Print, in exact form, the lines below from the one containing "export VERILOG_FILES = /design/src/rtl/mode_sequencer_pkg.sv" through the one containing "set_load 0.005 [all_outputs]", and omit all others.

■ ■ ■

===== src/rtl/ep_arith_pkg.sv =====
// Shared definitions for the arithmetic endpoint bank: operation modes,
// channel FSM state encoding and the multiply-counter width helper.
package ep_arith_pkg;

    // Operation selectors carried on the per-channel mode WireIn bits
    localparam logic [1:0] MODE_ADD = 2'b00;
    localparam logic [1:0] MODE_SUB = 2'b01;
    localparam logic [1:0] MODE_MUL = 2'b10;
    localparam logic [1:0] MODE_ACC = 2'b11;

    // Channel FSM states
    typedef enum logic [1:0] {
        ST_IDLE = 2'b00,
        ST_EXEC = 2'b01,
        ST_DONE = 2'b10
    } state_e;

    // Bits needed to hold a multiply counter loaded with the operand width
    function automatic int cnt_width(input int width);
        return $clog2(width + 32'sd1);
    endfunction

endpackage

■ ■ ■

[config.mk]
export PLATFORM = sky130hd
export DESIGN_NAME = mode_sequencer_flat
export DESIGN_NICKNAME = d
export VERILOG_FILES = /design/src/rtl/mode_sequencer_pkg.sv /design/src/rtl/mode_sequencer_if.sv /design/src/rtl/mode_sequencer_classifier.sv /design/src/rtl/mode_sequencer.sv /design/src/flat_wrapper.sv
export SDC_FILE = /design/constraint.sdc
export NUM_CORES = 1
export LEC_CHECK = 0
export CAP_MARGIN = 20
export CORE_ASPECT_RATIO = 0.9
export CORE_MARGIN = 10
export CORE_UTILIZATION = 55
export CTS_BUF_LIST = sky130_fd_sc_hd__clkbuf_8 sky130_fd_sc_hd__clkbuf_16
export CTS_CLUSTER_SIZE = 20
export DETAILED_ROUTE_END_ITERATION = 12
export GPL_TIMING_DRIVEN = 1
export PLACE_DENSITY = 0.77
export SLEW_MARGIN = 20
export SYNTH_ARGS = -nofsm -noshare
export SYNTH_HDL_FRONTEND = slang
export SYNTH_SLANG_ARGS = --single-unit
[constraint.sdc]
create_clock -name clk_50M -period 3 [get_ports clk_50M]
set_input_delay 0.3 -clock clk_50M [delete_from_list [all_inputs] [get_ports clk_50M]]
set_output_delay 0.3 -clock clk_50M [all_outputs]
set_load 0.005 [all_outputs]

■ ■ ■

RESULT BELOW:
export VERILOG_FILES = /design/src/rtl/mode_sequencer_pkg.sv /design/src/rtl/mode_sequencer_if.sv /design/src/rtl/mode_sequencer_classifier.sv /design/src/rtl/mode_sequencer.sv /design/src/flat_wrapper.sv
export SDC_FILE = /design/constraint.sdc
export NUM_CORES = 1
export LEC_CHECK = 0
export CAP_MARGIN = 20
export CORE_ASPECT_RATIO = 0.9
export CORE_MARGIN = 10
export CORE_UTILIZATION = 55
export CTS_BUF_LIST = sky130_fd_sc_hd__clkbuf_8 sky130_fd_sc_hd__clkbuf_16
export CTS_CLUSTER_SIZE = 20
export DETAILED_ROUTE_END_ITERATION = 12
export GPL_TIMING_DRIVEN = 1
export PLACE_DENSITY = 0.77
export SLEW_MARGIN = 20
export SYNTH_ARGS = -nofsm -noshare
export SYNTH_HDL_FRONTEND = slang
export SYNTH_SLANG_ARGS = --single-unit
[constraint.sdc]
create_clock -name clk_50M -period 3 [get_ports clk_50M]
set_input_delay 0.3 -clock clk_50M [delete_from_list [all_inputs] [get_ports clk_50M]]
set_output_delay 0.3 -clock clk_50M [all_outputs]
set_load 0.005 [all_outputs]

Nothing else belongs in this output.